Source records
===== src/logic/riscv_v_mask_unit.sv =====
////////////////////////////////////////
// Result shows 2 cycles after issue, written one edge later
// No back-pressure, one instruction per cycle
// Loads must avoid writeback edges
////////////////////////////////////////
`timescale 1ns/1ps

module riscv_v_mask_unit (
    input  logic                                            clk,
    input  logic                                            rst,
    input  logic                                            inst_valid,
    input  logic [riscv_v_mask_isa_pkg::RISCV_V_INST_W-1:0] inst,
    input  logic                                            load_valid,
    input  riscv_v_pkg::riscv_v_reg_addr_t                  load_addr,
    input  riscv_v_pkg::riscv_v_mask_reg_t                  load_data,
    output logic                                            result_valid,
    output riscv_v_pkg::riscv_v_reg_addr_t                  result_vd,
    output riscv_v_pkg::riscv_v_mask_reg_t                  result,
    output logic                                            illegal
);
    import riscv_v_pkg::*;
    import riscv_v_mask_isa_pkg::*;

    logic               ctrl_valid;
    riscv_v_mask_ctrl_t ctrl;

    // Operand stage, aligned with the register file read data
    logic               stage_valid;
    riscv_v_mask_ctrl_t stage_ctrl;

    riscv_v_mask_reg_t  vs1_data;
    riscv_v_mask_reg_t  vs2_data;
    riscv_v_mask_reg_t  alu_result;
    logic               wb_en;

    riscv_v_mask_decoder u_decoder (
        .clk        (clk),
        .rst        (rst),
        .inst_valid (inst_valid),
        .inst       (inst),
        .ctrl_valid (ctrl_valid),
        .ctrl       (ctrl)
    );

    riscv_v_mask_regfile u_regfile (
        .clk        (clk),
        .rst        (rst),
        .rd_addr_a  (ctrl.vs1),
        .rd_addr_b  (ctrl.vs2),
        .rd_data_a  (vs1_data),
        .rd_data_b  (vs2_data),
        .wr_en      (wb_en),
        .wr_addr    (stage_ctrl.vd),
        .wr_data    (alu_result),
        .load_valid (load_valid),
        .load_addr  (load_addr),
        .load_data  (load_data)
    );

    always_ff @(posedge clk) begin
        if (rst) begin
            stage_valid <= 1'b0;
            stage_ctrl  <= '0;
        end else begin
            stage_valid <= ctrl_valid;
            stage_ctrl  <= ctrl;
        end
    end

    // srca is vs1, so vmandn gives vs2 & ~vs1
    riscv_v_mask_ALU u_alu (
        .is_mask          (stage_ctrl.is_mask),
        .is_and           (stage_ctrl.is_and),
        .is_or            (stage_ctrl.is_or),
        .is_xor           (stage_ctrl.is_xor),
        .is_negate_srca   (stage_ctrl.is_negate_srca),
        .is_negate_result (stage_ctrl.is_negate_result),
        .srca             (vs1_data),
        .srcb             (vs2_data),
        .result           (alu_result)
    );

    assign result_valid = stage_valid;
    assign result_vd    = stage_ctrl.vd;
    assign result       = alu_result;
    assign illegal      = stage_valid & ~stage_ctrl.is_mask;

    // Illegal encodings never reach the register file
    assign wb_en = stage_valid & stage_ctrl.is_mask;

    a_illegal_zero: assert property (@(posedge clk) disable iff (rst)
        illegal |-> (result == '0))
        else $error("riscv_v_mask_unit: nonzero result on illegal instruction");

endmodule : riscv_v_mask_unit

### Task description
Each record above, from first to last, should be written out again exactly.

### Task response
===== src/logic/riscv_v_mask_unit.sv =====
////////////////////////////////////////
// Result shows 2 cycles after issue, written one edge later
// No back-pressure, one instruction per cycle
// Loads must avoid writeback edges
////////////////////////////////////////
`timescale 1ns/1ps

module riscv_v_mask_unit (
    input  logic                                            clk,
    input  logic                                            rst,
    input  logic                                            inst_valid,
    input  logic [riscv_v_mask_isa_pkg::RISCV_V_INST_W-1:0] inst,
    input  logic                                            load_valid,
    input  riscv_v_pkg::riscv_v_reg_addr_t                  load_addr,
    input  riscv_v_pkg::riscv_v_mask_reg_t                  load_data,
    output logic                                            result_valid,
    output riscv_v_pkg::riscv_v_reg_addr_t                  result_vd,
    output riscv_v_pkg::riscv_v_mask_reg_t                  result,
    output logic                                            illegal
);
    import riscv_v_pkg::*;
    import riscv_v_mask_isa_pkg::*;

    logic               ctrl_valid;
    riscv_v_mask_ctrl_t ctrl;

    // Operand stage, aligned with the register file read data
    logic               stage_valid;
    riscv_v_mask_ctrl_t stage_ctrl;

    riscv_v_mask_reg_t  vs1_data;
    riscv_v_mask_reg_t  vs2_data;
    riscv_v_mask_reg_t  alu_result;
    logic               wb_en;

    riscv_v_mask_decoder u_decoder (
        .clk        (clk),
        .rst        (rst),
        .inst_valid (inst_valid),
        .inst       (inst),
        .ctrl_valid (ctrl_valid),
        .ctrl       (ctrl)
    );

    riscv_v_mask_regfile u_regfile (
        .clk        (clk),
        .rst        (rst),
        .rd_addr_a  (ctrl.vs1),
        .rd_addr_b  (ctrl.vs2),
        .rd_data_a  (vs1_data),
        .rd_data_b  (vs2_data),
        .wr_en      (wb_en),
        .wr_addr    (stage_ctrl.vd),
        .wr_data    (alu_result),
        .load_valid (load_valid),
        .load_addr  (load_addr),
        .load_data  (load_data)
    );

    always_ff @(posedge clk) begin
        if (rst) begin
            stage_valid <= 1'b0;
            stage_ctrl  <= '0;
        end else begin
            stage_valid <= ctrl_valid;
            stage_ctrl  <= ctrl;
        end
    end

    // srca is vs1, so vmandn gives vs2 & ~vs1
    riscv_v_mask_ALU u_alu (
        .is_mask          (stage_ctrl.is_mask),
        .is_and           (stage_ctrl.is_and),
        .is_or            (stage_ctrl.is_or),
        .is_xor           (stage_ctrl.is_xor),
        .is_negate_srca   (stage_ctrl.is_negate_srca),
        .is_negate_result (stage_ctrl.is_negate_result),
        .srca             (vs1_data),
        .srcb             (vs2_data),
        .result           (alu_result)
    );

    assign result_valid = stage_valid;
    assign result_vd    = stage_ctrl.vd;
    assign result       = alu_result;
    assign illegal      = stage_valid & ~stage_ctrl.is_mask;

    // Illegal encodings never reach the register file
    assign wb_en = stage_valid & stage_ctrl.is_mask;

    a_illegal_zero: assert property (@(posedge clk) disable iff (rst)
        illegal |-> (result == '0))
        else $error("riscv_v_mask_unit: nonzero result on illegal instruction");

endmodule : riscv_v_mask_unit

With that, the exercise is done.